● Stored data
`src/rtl/wishbone_bus_arbiter_pkg.sv`:
```
// Shared Wishbone types for the CPU bus fabric: bus widths, the arbiter
// state encoding and the two-master priority pick.
package cva5_types;

  localparam int WB_ADR_W = 30;
  localparam int WB_DAT_W = 32;
  localparam int WB_SEL_W = 4;

  typedef enum logic [1:0] {
    IDLE   = 2'd0,
    GRANT0 = 2'd1,
    GRANT1 = 2'd2,
    ABORT  = 2'd3
  } arb_state_t;

  // Returns the master to grant (0 or 1) when at least one cyc is high.
  // On a tie, round-robin picks the master that did not win last time,
  // otherwise m0 always wins.
  function automatic logic pick_winner(input logic cyc0,
                                       input logic cyc1,
                                       input logic last_grant,
                                       input logic round_robin);
    if (cyc0 && cyc1) begin
      return round_robin ? ~last_grant : 1'b0;
    end
    return cyc1;
  endfunction

endpackage

```
`src/rtl/wishbone_bus_arbiter.sv`:
```
// Two-master Wishbone arbiter (m0 = instruction, m1 = data) sharing one
// slave port. The grant is registered, so a new owner only reaches the slave
// one cycle after its cyc is sampled in IDLE. A per-grant watchdog aborts a
// cycle whose slave never answers, reporting err to the owning master.
module wishbone_bus_arbiter
  import cva5_types::*;
#(
  parameter int TIMEOUT_CYCLES = 255,
  parameter int ROUND_ROBIN    = 1
) (
  input  logic                clk,
  input  logic                rst,

  input  logic [WB_ADR_W-1:0] m0_adr,
  input  logic [WB_DAT_W-1:0] m0_dat_w,
  input  logic [WB_SEL_W-1:0] m0_sel,
  input  logic                m0_cyc,
  input  logic                m0_stb,
  input  logic                m0_we,
  input  logic [2:0]          m0_cti,
  input  logic [1:0]          m0_bte,
  output logic [WB_DAT_W-1:0] m0_dat_r,
  output logic                m0_ack,
  output logic                m0_err,

  input  logic [WB_ADR_W-1:0] m1_adr,
  input  logic [WB_DAT_W-1:0] m1_dat_w,
  input  logic [WB_SEL_W-1:0] m1_sel,
  input  logic                m1_cyc,
  input  logic                m1_stb,
  input  logic                m1_we,
  input  logic [2:0]          m1_cti,
  input  logic [1:0]          m1_bte,
  output logic [WB_DAT_W-1:0] m1_dat_r,
  output logic                m1_ack,
  output logic                m1_err,

  output logic [WB_ADR_W-1:0] s_adr,
  output logic [WB_DAT_W-1:0] s_dat_w,
  output logic [WB_SEL_W-1:0] s_sel,
  output logic                s_cyc,
  output logic                s_stb,
  output logic                s_we,
  output logic [2:0]          s_cti,
  output logic [1:0]          s_bte,
  input  logic [WB_DAT_W-1:0] s_dat_r,
  input  logic                s_ack,
  input  logic                s_err
);

  // A zero TIMEOUT_CYCLES disables the watchdog; keep a 1-bit counter then
  // so the declarations stay legal.
  localparam bit TIMEOUT_EN = (TIMEOUT_CYCLES > 0);
  localparam int CNT_W      = TIMEOUT_EN ? $clog2(TIMEOUT_CYCLES + 1) : 1;
  localparam logic [CNT_W-1:0] CNT_LIMIT = CNT_W'(TIMEOUT_CYCLES);

  arb_state_t       state_reg, state_next;
  logic             last_grant_reg, last_grant_next;
  logic             abort_owner_reg, abort_owner_next;
  logic [CNT_W-1:0] tmo_cnt_reg, tmo_cnt_next;

  logic granted;
  logic sel_m1;
  logic own_cyc;
  logic own_stb;
  logic abort_cyc;
  logic timeout_hit;

  // Decode the registered state into mux selects and the expiry condition.
  // A slave answer in the expiry cycle wins over the abort.
  always_comb begin
    granted     = (state_reg == GRANT0) || (state_reg == GRANT1);
    sel_m1      = (state_reg == GRANT1);
    own_cyc     = sel_m1 ? m1_cyc : m0_cyc;
    own_stb     = sel_m1 ? m1_stb : m0_stb;
    abort_cyc   = abort_owner_reg ? m1_cyc : m0_cyc;
    timeout_hit = TIMEOUT_EN && granted && own_cyc &&
                  (tmo_cnt_reg == CNT_LIMIT) && !s_ack && !s_err;
  end

  // Grant mux: request lines follow the owner (m0 when nobody owns the bus),
  // responses only reach the owner, read data is broadcast.
  always_comb begin
    s_adr    = sel_m1 ? m1_adr   : m0_adr;
    s_dat_w  = sel_m1 ? m1_dat_w : m0_dat_w;
    s_sel    = sel_m1 ? m1_sel   : m0_sel;
    s_we     = sel_m1 ? m1_we    : m0_we;
    s_cti    = sel_m1 ? m1_cti   : m0_cti;
    s_bte    = sel_m1 ? m1_bte   : m0_bte;
    s_cyc    = granted && own_cyc && !timeout_hit;
    s_stb    = granted && own_stb && !timeout_hit;
    m0_dat_r = s_dat_r;
    m1_dat_r = s_dat_r;
    m0_ack   = (state_reg == GRANT0) && s_ack;
    m1_ack   = (state_reg == GRANT1) && s_ack;
    m0_err   = (state_reg == GRANT0) && (s_err || timeout_hit);
    m1_err   = (state_reg == GRANT1) && (s_err || timeout_hit);
  end

  // Next-state logic: arbitration in IDLE, hold for the whole cycle while
  // granted, watchdog counting, and parking in ABORT until the owner lets go.
  always_comb begin
    state_next       = state_reg;
    last_grant_next  = last_grant_reg;
    abort_owner_next = abort_owner_reg;
    tmo_cnt_next     = tmo_cnt_reg;

    unique case (state_reg)
      IDLE: begin
        tmo_cnt_next = '0;
        if (m0_cyc || m1_cyc) begin
          last_grant_next = pick_winner(m0_cyc, m1_cyc, last_grant_reg,
                                        ROUND_ROBIN != 0);
          state_next      = last_grant_next ? GRANT1 : GRANT0;
        end
      end

      GRANT0, GRANT1: begin
        if (!own_cyc) begin
          state_next   = IDLE;
          tmo_cnt_next = '0;
        end else if (timeout_hit) begin
          state_next       = ABORT;
          abort_owner_next = sel_m1;
          tmo_cnt_next     = '0;
        end else if (s_ack || s_err) begin
          tmo_cnt_next = '0;
        end else if (own_stb && (tmo_cnt_reg != CNT_LIMIT)) begin
          tmo_cnt_next = tmo_cnt_reg + CNT_W'(1);
        end
      end

      ABORT: begin
        tmo_cnt_next = '0;
        if (!abort_cyc) begin
          state_next = IDLE;
        end
      end

      default: begin
        state_next   = IDLE;
        tmo_cnt_next = '0;
      end
    endcase
  end

  // State register; reset lands in IDLE with m0 favoured on the first tie.
  always_ff @(posedge clk or negedge rst) begin
    if (!rst) begin
      state_reg       <= IDLE;
      last_grant_reg  <= 1'b1;
      abort_owner_reg <= 1'b0;
      tmo_cnt_reg     <= '0;
    end else begin
      state_reg       <= state_next;
      last_grant_reg  <= last_grant_next;
      abort_owner_reg <= abort_owner_next;
      tmo_cnt_reg     <= tmo_cnt_next;
    end
  end

endmodule

```
`config.mk`:
```
export PLATFORM = sky130hd
export DESIGN_NAME = wishbone_bus_arbiter
export DESIGN_NICKNAME = d
export VERILOG_FILES = /design/src/rtl/wishbone_bus_arbiter_pkg.sv /design/src/rtl/wishbone_bus_arbiter.sv
export SDC_FILE = /design/constraint.sdc
export NUM_CORES = 1
export LEC_CHECK = 0
export ABC_AREA = 1
export CAP_MARGIN = 20
export CORE_AREA = 8 8 121 123
export DETAILED_ROUTE_END_ITERATION = 12
export DIE_AREA = 0 0 129 131
export HOLD_SLACK_MARGIN = 0.12
export SLEW_MARGIN = 20
export SYNTH_ARGS = -nofsm -noshare
export SYNTH_HDL_FRONTEND = slang
export SYNTH_SLANG_ARGS = --single-unit
export TNS_END_PERCENT = 50
```
`constraint.sdc`:
```
create_clock -name clk -period 3.6 [get_ports clk]
set_input_delay 0.36 -clock clk [delete_from_list [all_inputs] [get_ports clk]]
set_output_delay 0.36 -clock clk [all_outputs]
set_load 0.005 [all_outputs]
```
Word-level counts from Yosys, hierarchy flattened:

Cells that the tools add are included.

* $add $sub $neg: 1
* eq/ne operators: 9
* muxes and demuxes: 27
* bitwise operators: 1
* reductions and logical operators: 26

Operators with widths (number)
* 32-bit 2-to-1 mux: 1
* 8-bit 2-to-1 mux: 4
* 30-bit 2-to-1 mux: 1
* 8-bit one-hot mux with 2 select lines: 1
* 1-bit logical AND: 13
* 2-bit 2-to-1 mux: 6
* 1-bit 2-to-1 mux: 11
* 8-bit by 1-bit adder with 8-bit output (second input constant): 1
* 8-bit equality test (second input constant): 1
* 8-bit != test (second input constant): 1
* 2-bit one-hot mux with 3 select lines: 1
* 3-bit AND reduction: 2
* 5-bit != test (second input constant): 1
* 2-bit equality test (second input constant): 2
* 1-bit logical OR: 4
* 4-bit 2-to-1 mux: 1
* 2-bit != test (second input constant): 2
* 2-bit OR reduction: 2
* 1-bit zero test: 3
* 3-bit 2-to-1 mux: 1
* 3-bit != test (second input constant): 1
* 2-bit by 1-bit equality test with 1-bit output (second input constant): 1
* 2-bit zero test: 1
* 2-bit AND reduction: 1
* 1-bit NOT: 1

* register bits: 12
* input port bits: 184
* output and inout bits: 142
* word-level logic and storage cells: 68

Logic depth before layout (Yosys ltp):

* depth after elaboration: 10
* gate-level depth with buffers: 11
* gate-level depth less buffers: 11

Least setup slack after synthesis:

No wires, ideal clock.

* path type: register to output
* from: register state_reg[0]
* to: output port s_adr[0]
* data arrival time: 1311 ps
* required time: 3240 ps
* path slack: 1929 ps
* cell stages (with the launch flop): 8
* path buffers: 2
* path through: dfrtp_1 -> inv_1 -> ha_1 -> inv_2 -> clkbuf_1 -> buf_2 -> nand2_1 -> nand2_1

* word-level cells in the longest chain between the ends: 2

Ends and longest elaborated chain
* start: declaration: line wishbone_bus_arbiter.sv:57 `arb_state_t state_reg, state_next;`
* start signal: assignment: line wishbone_bus_arbiter.sv:155 `state_reg <= state_next;`
* 2-bit equality test: line wishbone_bus_arbiter.sv:73 `sel_m1 = (state_reg == GRANT1);`
* via sel_m1: line wishbone_bus_arbiter.sv:63 `logic sel_m1;`
* 30-bit 2-to-1 mux: line wishbone_bus_arbiter.sv:84 `s_adr = sel_m1 ? m1_adr : m0_adr;`
* end: declaration: line wishbone_bus_arbiter.sv:38 `output logic [WB_ADR_W-1:0] s_adr,`

The timed path passes the listed nets, and every way through them passes these cells.

Worst setup path in the final report:

* from: register state_reg[0]
* to: output port s_stb

* word-level cells in the longest chain between the ends: 8
* elaborated cells on any way between the ends: 12
* classes of those cells: 2 x eq/ne; 2 x mux; 8 x reduce/logical

Ends and longest elaborated chain
* 2-bit equality test (*): line wishbone_bus_arbiter.sv:73
* via sel_m1: line wishbone_bus_arbiter.sv:63
* 1-bit 2-to-1 mux / 1-bit logical OR (equally long branches): line wishbone_bus_arbiter.sv:74, wishbone_bus_arbiter.sv:72
* 1-bit logical AND (2 in series): line wishbone_bus_arbiter.sv:77 `timeout_hit = TIMEOUT_EN && granted && own_cyc &&`
* 1-bit logical AND (2 in series): line wishbone_bus_arbiter.sv:78 `(tmo_cnt_reg == CNT_LIMIT) && !s_ack && !s_err;`
* 1-bit zero test: line wishbone_bus_arbiter.sv:91 `s_stb = granted && own_stb && !timeout_hit;`
* 1-bit logical AND (*): line wishbone_bus_arbiter.sv:91
* end: declaration: line wishbone_bus_arbiter.sv:42 `output logic s_stb,`

The timed path passes the listed nets; every way through them passes the cells marked *.

==> flow_metrics.py <==
metrics = {
    "outcome": {
        "status": "completed",
    },
    "detailed_routing": {
        "firstDrtPassIters": 4,
        "ant_nets": 0,
        "wire_per_inst_um": 16.8,
        "route.detailed.drc": 0,
        "wl_um": 12700,
        "drt_iter0_drc": 114,
        "vias": 3013,
        "via_per_inst": 3.98,
    },
    "grt": {
        "grt_max_degree": 56,
        "grt_pass1_wl_um": 17800,
        "grt_antenna_before_repair": 0,
        "grt-ovfl-total": 0,
        "grt_pass1_vias": 3082,
        "grt_use_total_pct": 13.7,
    },
    "placement": {
        "port-buffer-count": 229,
        "dp_slack_ns": 0.764,
        "dp_hpwl_um": 11200,
        "place_congestion": 0.846,
    },
    "clock_tree": {
        "cts_buffers": 3,
        "post_cts_buffers": 0,
        "cts_sinks": 12,
        "path_clk_slew_ns": 0.05,
        "cts_root_buffer": "clkbuf_16",
        "ctsHoldBuffers": 0,
        "clock_latency_ns": 0.24,
        "tritoncts": "yes",
        "clockBufferDepth": 2,
        "post_cts_resized": 0,
        "h-tree-depth": 1,
    },
    "yosys": {
        "synth_seq_cells": 12,
        "netlist_instances": 425,
        "synth-compound-area-share_pct": 3.35,
        "synth-seq-area-share_pct": 13.2,
        "synth_fa_ha_area_share_pct": 3.30,
        "syn-mean-instance-area_sq_um": 5.36,
        "synthesis.nets": 615,
        "syn_area_sq_um": 2280,
        "muxShareOfSynthArea_pct": 0,
        "ys_warn_count": 0,
        "synth_xor_area_share_pct": 0,
        "ys_types": 26,
        "synth_top_family_by_area": "simple AND/OR/NAND/NOR gates",
        "synth_simple_gate_area_share_pct": 51.7,
    },
    "cells_and_area": {
        "diodes": 0,
        "largest_reg_flops": 8,
        "layout-drive-gt1-share_pct": 4.13,
        "syn_to_final_growth_pct": 91.8,
        "final_nets": 772,
    },
    "setup_path": {
        "cpMaxStageDelayCell": "clkdlybuf4s50_1",
        "worstSetupPathType": "flip-flop to primary output",
        "required_ns": 3.24,
        "critPathMaxFanout": 40,
        "worstSetupEndpointType": "primary output",
        "critPathMaxStageDelay_ns": 0.50,
        "path_cells": "inv_1 -> ha_2 -> buf_4 -> buf_4 -> nand2_1 -> nand2_1 -> nand3_1 -> inv_1 -> clkdlybuf4s50_1",
        "cp-start-kind": "flip-flop",
        "critPathArrivalTime_ns": 2.70,
    },
    "floorplan": {
        "die_h_um": 131,
        "start_util_pct": 17.7,
        "num_rows": 42,
        "ios": 326,
        "dieArea_sq_um": 16900,
        "coreArea_sq_um": 12900,
        "die_x_um": 129,
    },
    "sta": {
        "fin_crit_sh_pct": 84.9,
        "rsz0062_at_grt": "false",
        "hold_violations": 0,
        "max_freq_mhz": 327,
        "fin_ws_ns": 0.543,
        "setup_tns_ns": 0,
        "finalSetupViolCount": 0,
        "period_minus_slack_ns": 3.06,
        "final.setup_skew_ns": 0.00215,
        "max_slew_margin_pct": 60.4,
        "worst_pin_slew_ns": 0.591,
        "drv_slew": 0,
    },
    "min_path": {
        "hp-class": "input port to async pin",
    },
    "run": {
        "maxCapViolations": 0,
    },
    "pwr": {
        "vdd_ir_drop_max_mv": 0.167,
        "cellPowerDensity_nw_per_um2": 464,
        "p_leak_nw": 2.07,
    },
}
## stage by stage
| stage | std cells | power [W] | cell area (sq um) | utilization [%] | hold WS [ns] |
|---|---|---|---|---|---|
| after global placement | 753 | 0.00182 | 4280 | 33.2 | 0.478 |
| after global routing | 757 | 0.00221 | 4360 | 33.9 | 0.518 |
| after CTS | 757 | 0.00209 | 4360 | 33.9 | 0.505 |
| final | 757 | 0.00202 | 4360 | 33.9 | 0.498 |
| after floorplan | 425 | 0.000877 | 2280 | - | 0.0644 |
| after detailed placement | 753 | 0.00184 | 4280 | 33.2 | 0.497 |
## cell families after synthesis
logic type	after synthesis
and+or+nand+nor	288
DFF	12
AOI/OAI and AO/OA	14
buffers and inverters	105
adders and majority gates	6
## cell type report
type	count	area [sq um]
fill	1413	8510
clock buffer	4	88.8
multi-input combinational	308	1330
timing repair buffer	232	2330
tap	176	220
sequential	12	302
inverter	25	95.1
## worst max-delay path: cells and delay by family, from the launching register on
family                   cells  cell delay [ns]
buffers and inverters        5             1.46
flip-flops                   1             0.40
AND/OR/NAND/NOR              3             0.34
adder cells (fa/ha/maj)      1             0.20
## cells in the mapped netlist
master | instances | area (sq um)
clkinv_2 | 1 | 5.00
ha_1 | 6 | 75.1
and3_1 | 1 | 6.26
nand2_4 | 3 | 33.8
inv_1 | 23 | 86.3
nor2_2 | 3 | 18.8
buf_4 | 64 | 480
buf_2 | 8 | 40.0
nand3_4 | 1 | 17.5
buf_1 | 3 | 11.3
clkbuf_1 | 5 | 18.8
dfstp_2 | 1 | 26.3
nor3_1 | 1 | 5.00
nor2_1 | 8 | 30.0
nor2_4 | 2 | 22.5
o21ai_0 | 6 | 30.0
or2_2 | 1 | 6.26
dfrtp_1 | 11 | 275
o21bai_1 | 1 | 7.51
nand4_1 | 2 | 12.5
nand3_1 | 15 | 75.1
nand2_1 | 248 | 931
a21oi_1 | 6 | 30.0
a32oi_1 | 1 | 8.76
nand2_2 | 3 | 18.8
inv_2 | 1 | 3.75
## cell usage in the layout (no fill, tap or decap), drive strengths merged
master,count
nand2,254
clkdlybuf4s50,229
inv,24
nand3,16
nor2,13
dfrtp,11
a21oi,6
o21ai,6
ha,6
clkbuf,4
buf,3
nand4,2
clkinv,1
o21bai,1
a32oi,1
or2,1
and3,1
nor3,1
dfstp,1
## worst paths after layout
kind                                   endpoint  slack (ns)  depth (start not counted)      startpoint
min in group clk                 last_grant_reg        0.50                          2  last_grant_reg
worst max register to register   tmo_cnt_reg[2]        1.17                         10    state_reg[0]
worst max-delay path                      s_stb        0.54                          9    state_reg[0]
max in group asynchronous       abort_owner_reg        2.72                          1             rst
worst min-delay path             tmo_cnt_reg[0]        0.50                          1             rst
worst min register to register   last_grant_reg        0.50                          2  last_grant_reg
## per-layer routing
| layer | vias to the layer above | wire (um) | track usage, % |
|---|---|---|---|
| met1 | 1271 | 4460 | 13.6 |
| li1 | 1530 | - | - |
| met5 | - | 0 | 0 |
| met4 | 0 | 25 | 0.484 |
| met2 | 204 | 6890 | 26.8 |
| met3 | 8 | 1360 | 6.09 |
## power breakdown
part / switching [W] / internal, W / total, W / leakage (nW)
clock: 0.0000625 / 0.000168 / 0.000231 / 0.0442
combinational: 0.000769 / 0.000855 / 0.00162 / 1.86
sequential: 0.0000143 / 0.000156 / 0.000171 / 0.162
No activity file was read; power rests on OpenSTA's default activity.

● EXERCISE
Which lines above run from the one containing "a21oi_1 | 6 | 30.0" to the one containing "track usage, % |"? Give them again exactly, both ends included.

● WORKED SOLUTION
a21oi_1 | 6 | 30.0
a32oi_1 | 1 | 8.76
nand2_2 | 3 | 18.8
inv_2 | 1 | 3.75
## cell usage in the layout (no fill, tap or decap), drive strengths merged
master,count
nand2,254
clkdlybuf4s50,229
inv,24
nand3,16
nor2,13
dfrtp,11
a21oi,6
o21ai,6
ha,6
clkbuf,4
buf,3
nand4,2
clkinv,1
o21bai,1
a32oi,1
or2,1
and3,1
nor3,1
dfstp,1
## worst paths after layout
kind                                   endpoint  slack (ns)  depth (start not counted)      startpoint
min in group clk                 last_grant_reg        0.50                          2  last_grant_reg
worst max register to register   tmo_cnt_reg[2]        1.17                         10    state_reg[0]
worst max-delay path                      s_stb        0.54                          9    state_reg[0]
max in group asynchronous       abort_owner_reg        2.72                          1             rst
worst min-delay path             tmo_cnt_reg[0]        0.50                          1             rst
worst min register to register   last_grant_reg        0.50                          2  last_grant_reg
## per-layer routing
| layer | vias to the layer above | wire (um) | track usage, % |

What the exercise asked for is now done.